▶ **What is required**:
Whenever a line in the entries includes the word "setup", copy that line out.

Extracted information Start Marker

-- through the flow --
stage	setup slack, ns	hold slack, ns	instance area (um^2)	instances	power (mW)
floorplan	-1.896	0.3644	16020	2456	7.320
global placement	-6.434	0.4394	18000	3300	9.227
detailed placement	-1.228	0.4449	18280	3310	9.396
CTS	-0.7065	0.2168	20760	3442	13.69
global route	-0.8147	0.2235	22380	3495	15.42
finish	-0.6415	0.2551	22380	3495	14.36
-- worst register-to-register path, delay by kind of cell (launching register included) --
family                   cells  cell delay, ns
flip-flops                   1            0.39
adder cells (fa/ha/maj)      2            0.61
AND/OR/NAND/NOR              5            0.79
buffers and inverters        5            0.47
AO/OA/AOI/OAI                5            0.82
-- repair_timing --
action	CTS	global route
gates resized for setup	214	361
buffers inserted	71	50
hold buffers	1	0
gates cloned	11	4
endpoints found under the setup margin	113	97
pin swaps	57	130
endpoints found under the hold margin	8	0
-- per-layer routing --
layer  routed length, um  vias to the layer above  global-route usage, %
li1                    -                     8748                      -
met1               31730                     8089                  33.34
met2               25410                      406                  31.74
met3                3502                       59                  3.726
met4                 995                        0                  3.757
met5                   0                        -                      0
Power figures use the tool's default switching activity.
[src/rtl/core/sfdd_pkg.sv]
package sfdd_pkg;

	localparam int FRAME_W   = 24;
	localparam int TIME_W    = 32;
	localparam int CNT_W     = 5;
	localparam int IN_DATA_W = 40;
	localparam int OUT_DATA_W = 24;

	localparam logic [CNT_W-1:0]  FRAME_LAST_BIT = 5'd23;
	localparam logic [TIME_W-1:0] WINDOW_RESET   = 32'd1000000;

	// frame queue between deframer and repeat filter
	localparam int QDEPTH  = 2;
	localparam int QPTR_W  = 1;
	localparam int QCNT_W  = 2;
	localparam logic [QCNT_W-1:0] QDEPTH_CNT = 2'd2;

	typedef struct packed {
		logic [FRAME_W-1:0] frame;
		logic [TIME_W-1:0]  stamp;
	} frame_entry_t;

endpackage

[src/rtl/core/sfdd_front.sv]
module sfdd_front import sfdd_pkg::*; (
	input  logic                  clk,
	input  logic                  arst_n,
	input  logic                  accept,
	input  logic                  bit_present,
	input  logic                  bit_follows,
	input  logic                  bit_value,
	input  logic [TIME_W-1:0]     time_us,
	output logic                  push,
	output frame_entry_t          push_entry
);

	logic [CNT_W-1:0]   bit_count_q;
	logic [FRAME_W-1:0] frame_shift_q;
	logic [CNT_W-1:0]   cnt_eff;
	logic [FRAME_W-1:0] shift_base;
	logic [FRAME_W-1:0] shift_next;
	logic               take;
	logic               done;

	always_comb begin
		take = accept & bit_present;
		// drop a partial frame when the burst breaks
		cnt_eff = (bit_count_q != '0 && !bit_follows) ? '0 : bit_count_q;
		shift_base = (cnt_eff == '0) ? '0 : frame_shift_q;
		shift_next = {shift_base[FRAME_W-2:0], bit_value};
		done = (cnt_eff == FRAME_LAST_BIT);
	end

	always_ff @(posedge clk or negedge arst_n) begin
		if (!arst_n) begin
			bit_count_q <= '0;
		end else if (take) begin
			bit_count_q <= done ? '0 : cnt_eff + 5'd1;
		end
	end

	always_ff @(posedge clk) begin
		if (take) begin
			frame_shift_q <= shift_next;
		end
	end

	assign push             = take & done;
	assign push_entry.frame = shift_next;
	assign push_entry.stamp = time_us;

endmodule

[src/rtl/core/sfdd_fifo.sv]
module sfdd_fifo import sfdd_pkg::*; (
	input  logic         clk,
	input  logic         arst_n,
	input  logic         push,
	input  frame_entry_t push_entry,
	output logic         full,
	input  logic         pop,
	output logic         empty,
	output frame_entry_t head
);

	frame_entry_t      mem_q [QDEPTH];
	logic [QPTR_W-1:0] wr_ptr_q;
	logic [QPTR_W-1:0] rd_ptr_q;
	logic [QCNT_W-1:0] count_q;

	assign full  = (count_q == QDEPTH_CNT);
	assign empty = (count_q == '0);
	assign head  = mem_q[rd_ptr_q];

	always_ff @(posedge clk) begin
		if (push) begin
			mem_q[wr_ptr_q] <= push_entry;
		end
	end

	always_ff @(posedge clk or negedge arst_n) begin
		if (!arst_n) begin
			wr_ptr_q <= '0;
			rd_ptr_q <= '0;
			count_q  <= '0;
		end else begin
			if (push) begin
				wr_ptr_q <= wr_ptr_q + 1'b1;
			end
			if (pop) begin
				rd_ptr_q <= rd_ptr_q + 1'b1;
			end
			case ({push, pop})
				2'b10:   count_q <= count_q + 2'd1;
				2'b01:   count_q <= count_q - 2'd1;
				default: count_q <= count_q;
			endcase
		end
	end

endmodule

Extracted information End Marker

▶ **Completed exercise**:
stage	setup slack, ns	hold slack, ns	instance area (um^2)	instances	power (mW)
gates resized for setup	214	361
endpoints found under the setup margin	113	97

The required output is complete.